EXERCISE DESCRIPTION ▸ In the material below, find the line that contains "- 1-bit 2-to-1 mux | 33" and the line that contains "No wires, ideal clock.", then write out exactly those two lines and everything between them.

---- ENTRIES PROVIDED

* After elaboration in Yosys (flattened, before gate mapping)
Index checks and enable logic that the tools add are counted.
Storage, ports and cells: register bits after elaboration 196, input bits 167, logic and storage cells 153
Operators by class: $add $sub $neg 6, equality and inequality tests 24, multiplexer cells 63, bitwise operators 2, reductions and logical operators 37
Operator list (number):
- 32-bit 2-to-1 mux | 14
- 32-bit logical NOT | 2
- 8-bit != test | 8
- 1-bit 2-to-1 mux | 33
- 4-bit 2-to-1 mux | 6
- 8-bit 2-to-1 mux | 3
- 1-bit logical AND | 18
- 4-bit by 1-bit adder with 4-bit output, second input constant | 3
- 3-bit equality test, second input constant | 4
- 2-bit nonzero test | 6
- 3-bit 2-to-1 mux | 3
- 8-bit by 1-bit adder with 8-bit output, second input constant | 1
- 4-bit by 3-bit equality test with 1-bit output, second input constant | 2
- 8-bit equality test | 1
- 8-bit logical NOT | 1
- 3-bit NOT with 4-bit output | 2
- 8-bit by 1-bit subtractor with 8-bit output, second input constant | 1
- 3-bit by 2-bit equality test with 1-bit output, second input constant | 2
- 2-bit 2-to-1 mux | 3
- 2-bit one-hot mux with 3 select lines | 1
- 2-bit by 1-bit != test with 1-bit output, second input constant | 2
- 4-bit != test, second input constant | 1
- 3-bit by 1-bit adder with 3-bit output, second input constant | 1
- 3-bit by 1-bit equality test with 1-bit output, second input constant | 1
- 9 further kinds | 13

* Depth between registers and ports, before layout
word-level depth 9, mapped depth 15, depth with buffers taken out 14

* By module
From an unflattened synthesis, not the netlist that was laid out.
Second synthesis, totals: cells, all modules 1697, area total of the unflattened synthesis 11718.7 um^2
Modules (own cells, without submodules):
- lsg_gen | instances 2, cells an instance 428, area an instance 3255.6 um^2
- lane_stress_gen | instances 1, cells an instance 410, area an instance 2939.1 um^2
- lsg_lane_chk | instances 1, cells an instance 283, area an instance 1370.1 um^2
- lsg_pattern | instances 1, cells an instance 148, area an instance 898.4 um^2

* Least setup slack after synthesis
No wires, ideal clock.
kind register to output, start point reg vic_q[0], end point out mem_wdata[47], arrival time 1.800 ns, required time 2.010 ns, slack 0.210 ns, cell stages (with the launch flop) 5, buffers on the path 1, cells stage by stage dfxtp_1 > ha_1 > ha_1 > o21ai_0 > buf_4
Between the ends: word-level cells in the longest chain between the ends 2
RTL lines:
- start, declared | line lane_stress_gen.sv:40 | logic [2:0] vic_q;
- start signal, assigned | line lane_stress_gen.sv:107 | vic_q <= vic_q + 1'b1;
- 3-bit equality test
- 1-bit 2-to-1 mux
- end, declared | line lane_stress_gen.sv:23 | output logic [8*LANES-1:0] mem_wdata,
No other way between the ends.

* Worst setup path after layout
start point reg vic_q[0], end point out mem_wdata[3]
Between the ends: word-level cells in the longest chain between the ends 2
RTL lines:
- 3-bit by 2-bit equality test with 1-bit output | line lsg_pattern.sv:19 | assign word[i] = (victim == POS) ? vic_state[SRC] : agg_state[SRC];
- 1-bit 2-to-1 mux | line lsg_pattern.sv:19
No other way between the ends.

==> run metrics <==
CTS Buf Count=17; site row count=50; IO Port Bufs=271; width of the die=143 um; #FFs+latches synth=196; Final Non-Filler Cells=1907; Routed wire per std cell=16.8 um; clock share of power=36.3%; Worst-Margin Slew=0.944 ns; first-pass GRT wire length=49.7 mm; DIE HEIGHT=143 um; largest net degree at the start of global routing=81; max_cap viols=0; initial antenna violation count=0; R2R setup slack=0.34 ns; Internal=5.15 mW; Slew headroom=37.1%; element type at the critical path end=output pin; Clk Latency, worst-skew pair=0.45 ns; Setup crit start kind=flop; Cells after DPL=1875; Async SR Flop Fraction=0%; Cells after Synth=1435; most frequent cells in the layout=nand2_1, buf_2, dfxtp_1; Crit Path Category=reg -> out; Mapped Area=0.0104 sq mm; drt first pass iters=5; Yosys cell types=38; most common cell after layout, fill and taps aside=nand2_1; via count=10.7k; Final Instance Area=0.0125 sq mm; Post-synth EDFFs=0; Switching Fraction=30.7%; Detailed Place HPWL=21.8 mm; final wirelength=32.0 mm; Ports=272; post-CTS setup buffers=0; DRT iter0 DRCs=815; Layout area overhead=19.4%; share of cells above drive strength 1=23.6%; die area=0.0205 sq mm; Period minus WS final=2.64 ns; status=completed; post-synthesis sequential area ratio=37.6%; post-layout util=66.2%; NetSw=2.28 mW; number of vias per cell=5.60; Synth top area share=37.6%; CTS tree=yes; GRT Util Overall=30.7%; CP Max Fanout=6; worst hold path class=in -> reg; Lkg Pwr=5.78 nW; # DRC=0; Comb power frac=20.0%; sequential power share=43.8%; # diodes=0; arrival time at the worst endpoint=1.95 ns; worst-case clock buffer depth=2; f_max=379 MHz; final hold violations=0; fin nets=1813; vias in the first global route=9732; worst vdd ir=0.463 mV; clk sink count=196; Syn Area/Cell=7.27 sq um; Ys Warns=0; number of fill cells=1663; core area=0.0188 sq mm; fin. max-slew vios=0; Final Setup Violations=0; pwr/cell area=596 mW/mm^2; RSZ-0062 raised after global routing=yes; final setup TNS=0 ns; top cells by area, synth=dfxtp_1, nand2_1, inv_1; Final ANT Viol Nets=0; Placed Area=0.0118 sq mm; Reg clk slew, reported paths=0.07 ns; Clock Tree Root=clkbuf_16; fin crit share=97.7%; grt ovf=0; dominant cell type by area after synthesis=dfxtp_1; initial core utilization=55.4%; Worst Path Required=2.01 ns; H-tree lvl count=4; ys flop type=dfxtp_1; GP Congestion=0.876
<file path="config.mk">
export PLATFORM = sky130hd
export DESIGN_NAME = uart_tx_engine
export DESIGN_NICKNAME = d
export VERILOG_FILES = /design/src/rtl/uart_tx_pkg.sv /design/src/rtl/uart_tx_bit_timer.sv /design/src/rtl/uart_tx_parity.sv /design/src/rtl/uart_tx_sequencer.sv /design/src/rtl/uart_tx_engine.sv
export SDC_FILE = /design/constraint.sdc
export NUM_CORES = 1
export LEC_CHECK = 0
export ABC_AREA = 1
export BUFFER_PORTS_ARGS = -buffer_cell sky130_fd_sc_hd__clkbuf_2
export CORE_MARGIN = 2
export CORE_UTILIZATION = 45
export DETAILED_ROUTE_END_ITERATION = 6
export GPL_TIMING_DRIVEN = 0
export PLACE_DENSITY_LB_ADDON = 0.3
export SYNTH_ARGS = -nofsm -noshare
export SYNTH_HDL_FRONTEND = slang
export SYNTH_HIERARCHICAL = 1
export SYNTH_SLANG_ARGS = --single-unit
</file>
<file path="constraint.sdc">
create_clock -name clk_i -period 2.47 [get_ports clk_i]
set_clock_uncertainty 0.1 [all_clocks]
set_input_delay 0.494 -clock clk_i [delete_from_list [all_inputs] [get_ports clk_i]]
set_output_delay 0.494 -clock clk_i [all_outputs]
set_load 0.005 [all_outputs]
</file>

--------

RESPONSE BELOW ▸
- 1-bit 2-to-1 mux | 33
- 4-bit 2-to-1 mux | 6
- 8-bit 2-to-1 mux | 3
- 1-bit logical AND | 18
- 4-bit by 1-bit adder with 4-bit output, second input constant | 3
- 3-bit equality test, second input constant | 4
- 2-bit nonzero test | 6
- 3-bit 2-to-1 mux | 3
- 8-bit by 1-bit adder with 8-bit output, second input constant | 1
- 4-bit by 3-bit equality test with 1-bit output, second input constant | 2
- 8-bit equality test | 1
- 8-bit logical NOT | 1
- 3-bit NOT with 4-bit output | 2
- 8-bit by 1-bit subtractor with 8-bit output, second input constant | 1
- 3-bit by 2-bit equality test with 1-bit output, second input constant | 2
- 2-bit 2-to-1 mux | 3
- 2-bit one-hot mux with 3 select lines | 1
- 2-bit by 1-bit != test with 1-bit output, second input constant | 2
- 4-bit != test, second input constant | 1
- 3-bit by 1-bit adder with 3-bit output, second input constant | 1
- 3-bit by 1-bit equality test with 1-bit output, second input constant | 1
- 9 further kinds | 13

* Depth between registers and ports, before layout
word-level depth 9, mapped depth 15, depth with buffers taken out 14

* By module
From an unflattened synthesis, not the netlist that was laid out.
Second synthesis, totals: cells, all modules 1697, area total of the unflattened synthesis 11718.7 um^2
Modules (own cells, without submodules):
- lsg_gen | instances 2, cells an instance 428, area an instance 3255.6 um^2
- lane_stress_gen | instances 1, cells an instance 410, area an instance 2939.1 um^2
- lsg_lane_chk | instances 1, cells an instance 283, area an instance 1370.1 um^2
- lsg_pattern | instances 1, cells an instance 148, area an instance 898.4 um^2

* Least setup slack after synthesis
No wires, ideal clock.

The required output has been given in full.